After his election, deaths have continued to mount. OurWorldInData's figure for December 19 puts the total at 806,439 deaths. Of those, 351,754 deaths occurred in 2020, while nearly 455,000—in 2021. Meanwhile, medical resources have continued to be constrained by little more ‘investment’ into the system with fewer hospital beds than in the 1970s. In 1975, there were about 1.5 million hospital beds in the U.S., but by 2019 the number had dropped to just about 919 thousand. Hospitals squelch competition and shovel up money for administration. The ‘non’ profit rather than people centered US medical system is a disaster.
And on a video call with governors in late December, President Biden told them, and all of us, that regarding the virus, “There is no federal solution. This gets solved at the state level.” In short, follow Trump’s policy.
As Covid-19 cases climb across the U.S., President Biden and his administration are preparing Americans to accept the virus as a part of daily life, in a break from a year ago when he took office with a pledge to rein in the pandemic and months later said the nation was “closer than ever to declaring our independence from a deadly virus,” in particular taking aim at rival Florida Governor Ron DeSantis.
The recalibration of Mr.
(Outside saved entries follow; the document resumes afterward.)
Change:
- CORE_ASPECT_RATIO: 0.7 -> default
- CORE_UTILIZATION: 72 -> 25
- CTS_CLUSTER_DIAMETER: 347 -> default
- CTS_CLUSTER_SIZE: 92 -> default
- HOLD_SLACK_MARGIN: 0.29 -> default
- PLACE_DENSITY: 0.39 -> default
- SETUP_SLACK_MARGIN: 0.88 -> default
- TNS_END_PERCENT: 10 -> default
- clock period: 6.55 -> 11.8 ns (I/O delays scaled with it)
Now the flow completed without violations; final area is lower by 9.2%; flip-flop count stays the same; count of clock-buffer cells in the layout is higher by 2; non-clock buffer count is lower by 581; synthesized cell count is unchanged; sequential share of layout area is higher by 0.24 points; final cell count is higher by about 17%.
==> run a <==
==> flow/design.v <==
module DCIM (
    input clk,
    input rst_n,
    input in_valid,
    input [127:0] in_data1,
    input [127:0] in_data2,
    input [127:0] in_data3,
    input [127:0] in_data4, 
    output reg out_valid,
    output reg [12:0] O1,
    output reg [12:0] O2,
    output reg [12:0] O3,
    output reg [12:0] O4
);
reg [127:0] in_data1_dff, in_data2_dff, in_data3_dff, in_data4_dff;
always @(posedge clk) begin
    in_data1_dff <= in_data1;
    in_data2_dff <= in_data2;
    in_data3_dff <= in_data3;
    in_data4_dff <= in_data4;
end
reg in_valid_dff, in_valid_d2, in_valid_d3, in_valid_d4, in_valid_d5, in_valid_d6, in_valid_d7, in_valid_d8;
reg [1:0] cnt;
always @(posedge clk or negedge rst_n) begin
    if (!rst_n) begin
        in_valid_dff <= 1'b0;
        in_valid_d2 <= 1'b0;
        in_valid_d3 <= 1'b0;
        in_valid_d4 <= 1'b0;
        in_valid_d5 <= 1'b0;
        in_valid_d6 <= 1'b0;
        in_valid_d7 <= 1'b0;
        in_valid_d8 <= 1'b0;
    end
    else begin
        in_valid_dff <= in_valid;
        in_valid_d2 <= in_valid_dff;
        in_valid_d3 <= in_valid_d2;
        in_valid_d4 <= in_valid_d3;
        in_valid_d5 <= in_valid_d4;
        in_valid_d6 <= in_valid_d5;
        in_valid_d7 <= in_valid_d6;
        in_valid_d8 <= in_valid_d7;
    end
end
reg [4:0] sum1_1 [0:15], sum2_1 [0:15], sum3_1 [0:15], sum4_1 [0:15];
reg [5:0] sum1_2 [0:7], sum2_2 [0:7], sum3_2 [0:7], sum4_2 [0:7];
reg [6:0] sum1_3 [0:3], sum2_3 [0:3], sum3_3 [0:3], sum4_3 [0:3];
reg [7:0] sum1_4 [0:1], sum2_4 [0:1], sum3_4 [0:1], sum4_4 [0:1];
reg [8:0] sum1_5, sum2_5, sum3_5, sum4_5;
generate
    genvar i_1;
    for (i_1 = 0; i_1 < 16; i_1 = i_1 + 1) begin
        always @(posedge clk) begin
            sum1_1[i_1] <= in_data1_dff[127-i_1*8:124-i_1*8] + in_data1_dff[123-i_1*8:120-i_1*8];
            sum2_1[i_1] <= in_data2_dff[127-i_1*8:124-i_1*8] + in_data2_dff[123-i_1*8:120-i_1*8];
            sum3_1[i_1] <= in_data3_dff[127-i_1*8:124-i_1*8] + in_data3_dff[123-i_1*8:120-i_1*8];
            sum4_1[i_1] <= in_data4_dff[127-i_1*8:124-i_1*8] + in_data4_dff[123-i_1*8:120-i_1*8];
        end
    end
endgenerate
generate
    genvar i_2;
    for (i_2 = 0; i_2 < 8; i_2 = i_2 + 1) begin
        always @(posedge clk) begin
            sum1_2[i_2] <= sum1_1[i_2*2] + sum1_1[i_2*2+1];
            sum2_2[i_2] <= sum2_1[i_2*2] + sum2_1[i_2*2+1];
            sum3_2[i_2] <= sum3_1[i_2*2] + sum3_1[i_2*2+1];
            sum4_2[i_2] <= sum4_1[i_2*2] + sum4_1[i_2*2+1];
        end
    end
endgenerate
generate
    genvar i_3;
    for (i_3 = 0; i_3 < 4; i_3 = i_3 + 1) begin
        always @(posedge clk) begin
            sum1_3[i_3] <= sum1_2[i_3*2] + sum1_2[i_3*2+1];
            sum2_3[i_3] <= sum2_2[i_3*2] + sum2_2[i_3*2+1];
            sum3_3[i_3] <= sum3_2[i_3*2] + sum3_2[i_3*2+1];
            sum4_3[i_3] <= sum4_2[i_3*2] + sum4_2[i_3*2+1];
        end
    end
endgenerate
generate
    genvar i_4;
    for (i_4 = 0; i_4 < 2; i_4 = i_4 + 1) begin
        always @(posedge clk) begin
            sum1_4[i_4] <= sum1_3[i_4*2] + sum1_3[i_4*2+1];
            sum2_4[i_4] <= sum2_3[i_4*2] + sum2_3[i_4*2+1];
            sum3_4[i_4] <= sum3_3[i_4*2] + sum3_3[i_4*2+1];
            sum4_4[i_4] <= sum4_3[i_4*2] + sum4_3[i_4*2+1];
        end
    end
endgenerate
always @(posedge clk) begin
    sum1_5 <= sum1_4[0] + sum1_4[1];
    sum2_5 <= sum2_4[0] + sum2_4[1];
    sum3_5 <= sum3_4[0] + sum3_4[1];
    sum4_5 <= sum4_4[0] + sum4_4[1];
end
always @(posedge clk or negedge rst_n) begin
    if (!rst_n) begin
        cnt <= 2'd0;
    end
    else begin
        if (in_valid_d6) begin
            cnt <= cnt + 1;
        end
    end
end
reg [12:0] sum1, sum2, sum3, sum4;
always @(posedge clk or negedge rst_n) begin
    if (!rst_n) begin
        sum1 <= 13'b0;
        sum2 <= 13'b0;
        sum3 <= 13'b0;
        sum4 <= 13'b0;
    end
    else begin
        if (in_valid_d6) begin
            if (~|cnt) begin
                sum1 <= sum1_5;
                sum2 <= sum2_5;
                sum3 <= sum3_5;
                sum4 <= sum4_5;
            end else begin
                sum1 <= {sum1[11:0], 1'b0} + sum1_5;
                sum2 <= {sum2[11:0], 1'b0} + sum2_5;
                sum3 <= {sum3[11:0], 1'b0} + sum3_5;
                sum4 <= {sum4[11:0], 1'b0} + sum4_5;
            end
        end
    end
end
always @(posedge clk or negedge rst_n) begin
    if (!rst_n) begin
        O1 <= 13'b0;
        O2 <= 13'b0;
        O3 <= 13'b0;
        O4 <= 13'b0;
    end
    else begin
        if (in_valid_d7 & ~|cnt) begin
            O1 <= sum1;
            O2 <= sum2;
            O3 <= sum3;
            O4 <= sum4;
        end 
        else begin
            O1 <= 13'b0;
            O2 <= 13'b0;
            O3 <= 13'b0;
            O4 <= 13'b0;
        end
    end
end
always @(posedge clk or negedge rst_n) begin
    if (!rst_n) begin
        out_valid <= 1'b0;
    end
    else begin
        if (in_valid_d7 & ~|cnt) begin
            out_valid <= 1'b1;
        end
        else begin
            out_valid <= 1'b0;
        end
    end
end
endmodule
## garnet
## ahb_lite_fir_filter
module ahb_lite_fir_filter(
    input clk,
          n_rst,
    input logic hsel,
    input logic [3:0] haddr,
    input logic hsize,
    input logic [1:0] htrans,
    input logic hwrite,
    input logic [15:0] hwdata,
    output logic [15:0] hrdata,
    output logic hresp
);
Size: ~420 flip-flops, ~44 I/O pins, about 33,000 sq um of cells after synthesis.
export LEC_CHECK = 0
export ABC_AREA = 1
export CAP_MARGIN = 0
export CELL_PAD_IN_SITES_GLOBAL_PLACEMENT = 0
export CORE_ASPECT_RATIO = 0.9
export CORE_MARGIN = 2
export CORE_UTILIZATION = 72
export CTS_CLUSTER_SIZE = 80
export GPL_ROUTABILITY_DRIVEN = 1
export GPL_TIMING_DRIVEN = 1
export HOLD_SLACK_MARGIN = 0.3
export MAX_ROUTING_LAYER = met5
export PLACE_DENSITY_LB_ADDON = 0.21
export SETUP_SLACK_MARGIN = -0.3
export SLEW_MARGIN = 35
create_clock -name core_clock -period 3.37 [get_ports {clk}]
run.sh (not shown) runs the stock make flow with config.mk's settings and CLKGATE_MAP_FILE=.
FAIL garnet @ global routing (5_1_grt): tool exited with error
#### Input delta (pepper over garnet)
- GPL_TIMING_DRIVEN removed (was 1)
- CORE_ASPECT_RATIO removed (was 0.9)
- PLACE_DENSITY_LB_ADDON removed (was 0.21)
- GPL_ROUTABILITY_DRIVEN removed (was 1)
- MAX_ROUTING_LAYER removed (was met5)
- CORE_UTILIZATION changed from 72 to 40
- SLEW_MARGIN changed from 35 to 20
- SETUP_SLACK_MARGIN removed (was -0.3)
- CELL_PAD_IN_SITES_GLOBAL_PLACEMENT removed (was 0)
- CAP_MARGIN changed from 0 to 20
- CTS_CLUSTER_SIZE removed (was 80)
- ABC_AREA removed (was 1)
- HOLD_SLACK_MARGIN removed (was 0.3)
- the clock period (ns, I/O delays scaled along) changed from 3.37 to 12.0
[summary]
Sort garnet and pepper by post-detailed-placement cell area desc -> top: garnet. Compared to garnet, pepper has synthesized chip area reported by yosys about 1.3% lower. The final layout from pepper, which completed every stage, passed the timing, DRC and antenna checks at the end of the flow. In the flow results for garnet and pepper, the post-synthesis mux area share is smaller on garnet. Changes observed in pepper relative to garnet: arithmetic-cell share of the synthesized area counting full adders, half adders and majority gates shows an increase of 0.23 points, post-placement setup slack shows an increase of 7.09 ns, die extent in y shows an increase of about 40%.
What tundra does differently from pepper at the input level:
- CORE_UTILIZATION now 67, was 40
- ABC_AREA now 0, previously not set
- SETUP_SLACK_MARGIN now 1.23, previously not set
- CTS_CLUSTER_SIZE now 22, previously not set
- CTS_CLUSTER_DIAMETER now 375, previously not set
- HOLD_SLACK_MARGIN now -0.08, previously not set
- the clock period (ns, I/O delays scaled along) now 4.77, was 12.0
Findings:
The log for tundra ends in global routing (5_1_grt) with error ODB-0269, so the run never completed. tundra vs pepper, die boundary width went down by 22%. Placer's final routability congestion estimate grows by a few percent when moving from pepper to tundra. From pepper to tundra the numbers moved as follows: number of core rows lost 24, total die size lost 40%, number of clock buffers inserted by TritonCTS lost 51%, quantity of gates resized following cts picked up an extra 237, post-detailed-placement cell area picked up an extra 12%. Changes observed in tundra relative to pepper: half-perimeter wire length of the detailed placement result has increased, initial standard-cell utilization of the core has increased.
diff inputs: tundra => zinc
- changing SLEW_MARGIN from 20 to 35
- changing CTS_CLUSTER_SIZE from 22 to 29
- removing CTS_CLUSTER_DIAMETER (formerly 375)
- removing SETUP_SLACK_MARGIN (formerly 1.23)
- setting CELL_PAD_IN_SITES_GLOBAL_PLACEMENT to 0 for the first time
- setting PLACE_DENSITY_LB_ADDON to 0.21 for the first time
- setting GPL_TIMING_DRIVEN to 1 for the first time
- setting GPL_ROUTABILITY_DRIVEN to 1 for the first time
- removing ABC_AREA (formerly 0)
- removing HOLD_SLACK_MARGIN (formerly -0.08)
- setting MAX_ROUTING_LAYER to met5 for the first time
- changing CORE_UTILIZATION from 67 to 72
- changing the clock period (ns, I/O delays scaled along) from 4.77 to 4.76
[summary]
- Status for tundra and zinc: no clean run
- Post-cts repair resize count up 260 in zinc wrt tundra
- The floorplan-stage core utilization reported for zinc is greater than that of tundra by 5.2 points.
- The vertical die dimension in zinc sits 3.5% below the value recorded for tundra.
- Between tundra and zinc, post-CTS setup repair buffer count is lower for tundra, zinc comes in above that.
- Comparing tundra against zinc, there is no change at all in number of hold buffers added after cts.
- Against tundra, total core area in zinc fell by a little under 10%.
- Compared to tundra, zinc was floorplanned on a smaller die.
- [compare] base=tundra new=zinc: total cell area at the placement stage down 290 sq um, HPWL after detailed placement comparable.
Relative to zinc, the following input files were edited for raven:
- an added ABC_AREA of 1
- a change of CORE_UTILIZATION from 72 to 66
- a deleted CTS_CLUSTER_SIZE that had been 29
- a deleted PLACE_DENSITY_LB_ADDON that had been 0.21
- an added SETUP_SLACK_MARGIN of -0.55
- an added CTS_CLUSTER_DIAMETER of 260
- a change of the clock period (ns, I/O delays scaled along) from 4.76 to 6.97
==> comparison <==
Placed instance count, raven and zinc: smaller value in zinc. In the metrics for raven and zinc, the one carrying the lower yosys stat chip area is zinc. Relative to zinc, the number of distinct standard cells referenced by the synthesized netlist measured on raven has decreased by more than 10%. The post-synthesis xor/xnor area fraction number comes out higher for zinc vs raven. raven: post-detailed-placement cell area is about 1.9% lower than what zinc reported. raven -> zinc: total number of H-tree levels delta 0, exact match. Although raven finished all stages, its layout failed final checks on slew limit, setup timing. In terms of count of pins on the block boundary, raven and zinc differ only marginally. zinc → raven: die area moved up; synthesized cell count moved up.
diff inputs: raven => lagoon
- putting CORE_ASPECT_RATIO at 0.9 where nothing was set
- putting CTS_CLUSTER_SIZE at 29 where nothing was set
- putting PLACE_DENSITY_LB_ADDON at 0.21 where nothing was set
- clearing CTS_CLUSTER_DIAMETER, which used to be 260
- clearing ABC_AREA, which used to be 1
- swapping 66 for 72 in CORE_UTILIZATION
- swapping -0.55 for -0.3 in SETUP_SLACK_MARGIN
- swapping 6.97 for 4.02 in the clock period (ns, I/O delays scaled along)
[summary]
Status: lagoon FAILED at global routing (5_1_grt) (tool error). Diff lagoon and raven: post-synthesis cell count lower in lagoon. | clock buffer count from CTS | lagoon vs raven | ≈ equal |. Diff raven -> lagoon: post-cts sizing count now sits lower, number of library cell types mapped by synthesis now sits higher, count of flip-flops with a built-in enable after synthesis now sits at about the same level.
Biden’s message comes as the country braces for another round of disruptions wrought by the pandemic. A growing number of schools temporarily have returned to virtual instruction and many businesses are strained by staffing shortages, in both cases due to infections triggered by the highly transmissible Omicron variant. Thursday marked the 12th straight day of more than 1,000 flight cancellations, and many states warned that ongoing testing shortages will make it harder to return people to work and school.
Yesterday, the Supreme Court heard arguments about the Biden administration’s vaccine or testing requirement for businesses that have more than 100 employees—a centralizing, federal measure of executive power.
A majority of the justices indicated they thought such a mandate was government overreach. Following Biden, Chief Justice John Roberts said that the pandemic “sounds like the sort of thing that states will be responding to or should be, and that Congress should be responding to or should be, rather than agency by agency the federal government and the executive branch acting alone.”
You really can’t blame Biden and his handlers except for their unfortunate rhetoric, as there are multiple power centers, and a China-like complete shutdown response is untenable.
The turn to the states will affect other areas of public life, as Republican senators reiterated their opposition to the Democrats’ Freedom to Vote Act.
Senate Minority Leader Mitch McConnell (R-KY) told reporters “The notion that some state legislature would be crazy enough to say to their own voters, ‘We’re not going to honor the results of the election’ is ridiculous on its face,” he said. Senator Joni Ernst (R-IA) said that Senate Majority Leader Chuck Schumer (D-NY) “is using the false narrative that our states cannot protect voters’ access to voting.”
Of course this is all a farce as voters’ choice is constrained by the duopoly of choice, and the duopoly is in turn controlled by who finances them, or individuals running under their banner. And that means, in a ‘capitalist democracy,’ choice is constrained by the Dream Hoarding bourgeois top 20%.
The capitalists want to make and circulate money. That means exploiting workers. And that means keeping the economy humming, whether through the states or the federal government.